Aleksei Lesnyanski

Dezhurnye po strane Servants of the Country
Novel. Druzhba narodov 2007. Abridged version 2016. 176 pages

Russia is going to be auctioned off and the lowest bid wins. A joke amongst college-leavers becomes the vocational kick-start for six fellow students. Instead of turning to alcohol or emigrating and trying their luck abroad, as their professor did who as a farewell present gave away good marks, a group of friends decide to put their efforts into providing honest help for their dreary provincial home-town in Siberia. Vasya helps the farmers to set up their own co-operative for selling their milk and meat produce. Aleksei infiltrates a group of neo-fascist skinheads to pass information about their activities to the militia. Artyem looks after the prostitutes. Vova visits the orphanages. Leonid disrupts a meeting of the town council which is mostly made up of the offspring of the provincial oligarchs. Their intention with the movement "Servants of the Country" is not to start voluntary clean-ups like the soviet subbotnik, nor to start a secret vigilante movement. They do not want to expose new old-culprits, but to convince people to take their lives into their own hands and to join the movement. And the first protest actions do indeed have positive results: a slum of make-shift huts is torn down and the inhabitants are given decent accommodation. But, as even in the last provincial town everything is interlinked, their enthusiastic actions also take a tragic turn.

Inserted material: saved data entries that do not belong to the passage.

What follows belongs to an exercise in optimizing a design on an open flow for small area and a short achievable clock period; a production flow would make more cautious choices. Where RTL was checked, it was by simulation tests only, not by an equivalence proof against the original. Only the layout flow was run in runs 1 and 2; the RTL was not checked for function there. Power and IR drop assume default switching activity.

**design/flow/design.v**
```verilog
module bbox_extent (
    input  logic [143:0] triangle,
    input  logic [47:0]  screen,
    input  logic [2:0]   grid,
    output logic [3:0]   ord_x,
    output logic [3:0]   ord_y,
    output logic         uclip_x,
    output logic         uclip_y,
    output logic         on_screen
);
    localparam integer SIGFIG = 24;
    localparam integer RADIX  = 10;
    function automatic logic gt_u(input logic [SIGFIG-1:0] a,
                                  input logic [SIGFIG-1:0] b);
        logic [31:0] g, l;
        g = {8'b0, a & ~b};
        l = {8'b0, ~a & b};
        for (int s = 1; s < 32; s = s * 2) begin
            for (int i = 0; i < 32; i = i + 2 * s) begin
                g[i] = g[i+s] | (~l[i+s] & g[i]);
                l[i] = l[i+s] | (~g[i+s] & l[i]);
            end
        end
        gt_u = g[0];
    endfunction
    function automatic logic gt_s(input logic [SIGFIG-1:0] a,
                                  input logic [SIGFIG-1:0] b);
        gt_s = gt_u({~a[SIGFIG-1], a[SIGFIG-2:0]}, {~b[SIGFIG-1], b[SIGFIG-2:0]});
    endfunction
    function automatic logic [SIGFIG-1:0] floor_g(input logic [SIGFIG-1:0] v,
                                                  input logic [2:0] g);
        floor_g = {v[SIGFIG-1:RADIX], v[RADIX-1:RADIX-3] & g, {(RADIX-3){1'b0}}};
    endfunction
    function automatic logic [6:0] axis(input logic [SIGFIG-1:0] a,
                                        input logic [SIGFIG-1:0] b,
                                        input logic [SIGFIG-1:0] c,
                                        input logic [SIGFIG-1:0] s,
                                        input logic [2:0] g);
        logic gt_a, gt_b, gt_c;
        axis[0] = !gt_s(a, b);
        axis[1] = !gt_s(a, c);
        axis[2] = !gt_s(b, c);
        axis[3] = a[SIGFIG-1] | b[SIGFIG-1] | c[SIGFIG-1];
        gt_a = gt_s(floor_g(a, g), s);
        gt_b = gt_s(floor_g(b, g), s);
        gt_c = gt_s(floor_g(c, g), s);
        axis[4] = gt_a | gt_b | gt_c;
        axis[5] = !(a[SIGFIG-1] & b[SIGFIG-1] & c[SIGFIG-1]);
        axis[6] = !(gt_a & gt_b & gt_c);
    endfunction
    logic [6:0] ax, ay;
    assign ax = axis(triangle[143:120], triangle[95:72], triangle[47:24], screen[47:24], grid);
    assign ay = axis(triangle[119:96],  triangle[71:48], triangle[23:0],  screen[23:0],  grid);
    assign ord_x     = ax[3:0];
    assign uclip_x   = ax[4];
    assign ord_y     = ay[3:0];
    assign uclip_y   = ay[4];
    assign on_screen = ax[5] & ax[6] & ay[5] & ay[6];
endmodule
module bbox_snap_clip (
    input  logic [143:0] triangle,
    input  logic [47:0]  screen,
    input  logic [2:0]   grid,
    input  logic [3:0]   ord_x,
    input  logic [3:0]   ord_y,
    input  logic         uclip_x,
    input  logic         uclip_y,
    output logic [95:0]  box
);
    localparam integer SIGFIG = 24;
    localparam integer RADIX  = 10;
    function automatic logic [SIGFIG-1:0] pick(input logic [2:0] sel,
                                               input logic [SIGFIG-1:0] a,
                                               input logic [SIGFIG-1:0] b,
                                               input logic [SIGFIG-1:0] c);
        pick = ({SIGFIG{sel[0]}} & a)
             | ({SIGFIG{sel[1]}} & b)
             | ({SIGFIG{sel[2]}} & c);
    endfunction
    function automatic logic [SIGFIG-1:0] floor_g(input logic [SIGFIG-1:0] v,
                                                  input logic [2:0] g);
        floor_g = {v[SIGFIG-1:RADIX], v[RADIX-1:RADIX-3] & g, {(RADIX-3){1'b0}}};
    endfunction
    function automatic logic [2:0] min_sel(input logic [3:0] o);
        min_sel[0] = !o[3] &  o[0] &  o[1];
        min_sel[1] = !o[3] & !o[0] &  o[2];
        min_sel[2] = !o[3] & !o[1] & !o[2];
    endfunction
    function automatic logic [2:0] max_sel(input logic [3:0] o);
        max_sel[0] = !o[0] & !o[1];
        max_sel[1] =  o[0] & !o[2];
        max_sel[2] =  o[1] &  o[2];
    endfunction
    logic [SIGFIG-1:0] lx, ly, ux, uy;
    assign lx = floor_g(pick(min_sel(ord_x), triangle[143:120], triangle[95:72], triangle[47:24]), grid);
    assign ly = floor_g(pick(min_sel(ord_y), triangle[119:96],  triangle[71:48], triangle[23:0]),  grid);
    assign ux = floor_g(pick(max_sel(ord_x), triangle[143:120], triangle[95:72], triangle[47:24]), grid);
    assign uy = floor_g(pick(max_sel(ord_y), triangle[119:96],  triangle[71:48], triangle[23:0]),  grid);
    assign box[95:72] = {1'b0, lx[SIGFIG-2:0]};
    assign box[71:48] = {1'b0, ly[SIGFIG-2:0]};
    assign box[47:24] = uclip_x ? screen[47:24] : ux;
    assign box[23:0]  = uclip_y ? screen[23:0]  : uy;
endmodule
module bbox_pipe #(
    parameter integer W = 144
) (
    input  logic         clk,
    input  logic         reset,
    input  logic         halt,
    input  logic [W-1:0] in_data,
    input  logic         in_valid,
    output logic [W-1:0] d0,
    output logic [W-1:0] d1,
    output logic [W-1:0] d2,
    output logic         v0
);
    always_ff @(posedge clk) begin
        if (!halt) begin
            d0 <= in_data;
            d1 <= d0;
            d2 <= d1;
        end
    end
    always_ff @(posedge clk) begin
        if (reset) begin
            v0 <= 1'b0;
        end else if (!halt) begin
            v0 <= in_valid;
        end
    end
endmodule
module bbox_top (
    input  logic         clk,
    input  logic         reset,
    input  logic [143:0] triangle,
    input  logic         tri_valid,
    input  logic [47:0]  screen,
    input  logic [3:0]   msaa,
    input  logic         halt,
    output logic         out_valid,
    output logic [143:0] out_triangle,
    output logic [95:0]  out_box
);
    logic [143:0] tri_s0, tri_s1, tri_s2;
    logic         v0, v1, v2;
    logic [2:0]   grid;
    always_comb begin
        case (msaa)
            4'b0100: grid = 3'b100;
            4'b0010: grid = 3'b110;
            4'b0001: grid = 3'b111;
            default: grid = 3'b000;
        endcase
    end
    bbox_pipe #(.W(144)) u_pipe (
        .clk      (clk),
        .reset    (reset),
        .halt     (halt),
        .in_data  (triangle),
        .in_valid (tri_valid),
        .d0       (tri_s0),
        .d1       (tri_s1),
        .d2       (tri_s2),
        .v0       (v0)
    );
    logic [3:0] ord_x_c, ord_y_c;
    logic       uclip_x_c, uclip_y_c, on_screen_c;
    bbox_extent u_extent (
        .triangle  (tri_s0),
        .screen    (screen),
        .grid      (grid),
        .ord_x     (ord_x_c),
        .ord_y     (ord_y_c),
        .uclip_x   (uclip_x_c),
        .uclip_y   (uclip_y_c),
        .on_screen (on_screen_c)
    );
    logic [3:0] ord_x, ord_y;
    logic       uclip_x, uclip_y;
    always_ff @(posedge clk) begin
        if (!halt) begin
            ord_x   <= ord_x_c;
            ord_y   <= ord_y_c;
            uclip_x <= uclip_x_c;
            uclip_y <= uclip_y_c;
        end
    end
    logic [95:0] box_c;
    logic [95:0] box;
    bbox_snap_clip u_snap_clip (
        .triangle (tri_s1),
        .screen   (screen),
        .grid     (grid),
        .ord_x    (ord_x),
        .ord_y    (ord_y),
        .uclip_x  (uclip_x),
        .uclip_y  (uclip_y),
        .box      (box_c)
    );
    always_ff @(posedge clk) begin
        if (!halt) begin
            box <= box_c;
        end
    end
    always_ff @(posedge clk) begin
        if (reset) begin
            v1 <= 1'b0;
            v2 <= 1'b0;
        end else if (!halt) begin
            v1 <= v0 & on_screen_c;
            v2 <= v1;
        end
    end
    assign out_valid    = v2;
    assign out_triangle = tri_s2;
    assign out_box      = box;
endmodule
```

With deliberate literary sentimentality, Lesnyanski writes in the positive tradition of revolutionary rhetoric, cleared of any false soviet patriotism, to give a fresh young voice to the daily minor heroics that the modern Russian civil society does so desperately need. In the light of this novel, the affected emotionalism of the current Russian patriotism exposes itself as hollow and empty.

With a good amount of self-irony Lesnyanski turns up as a fellow-student of the "Servants" and presents them with his literary "Outrage Now!". But they pull it to pieces as a poor reflection of reality and take him out to see the real world.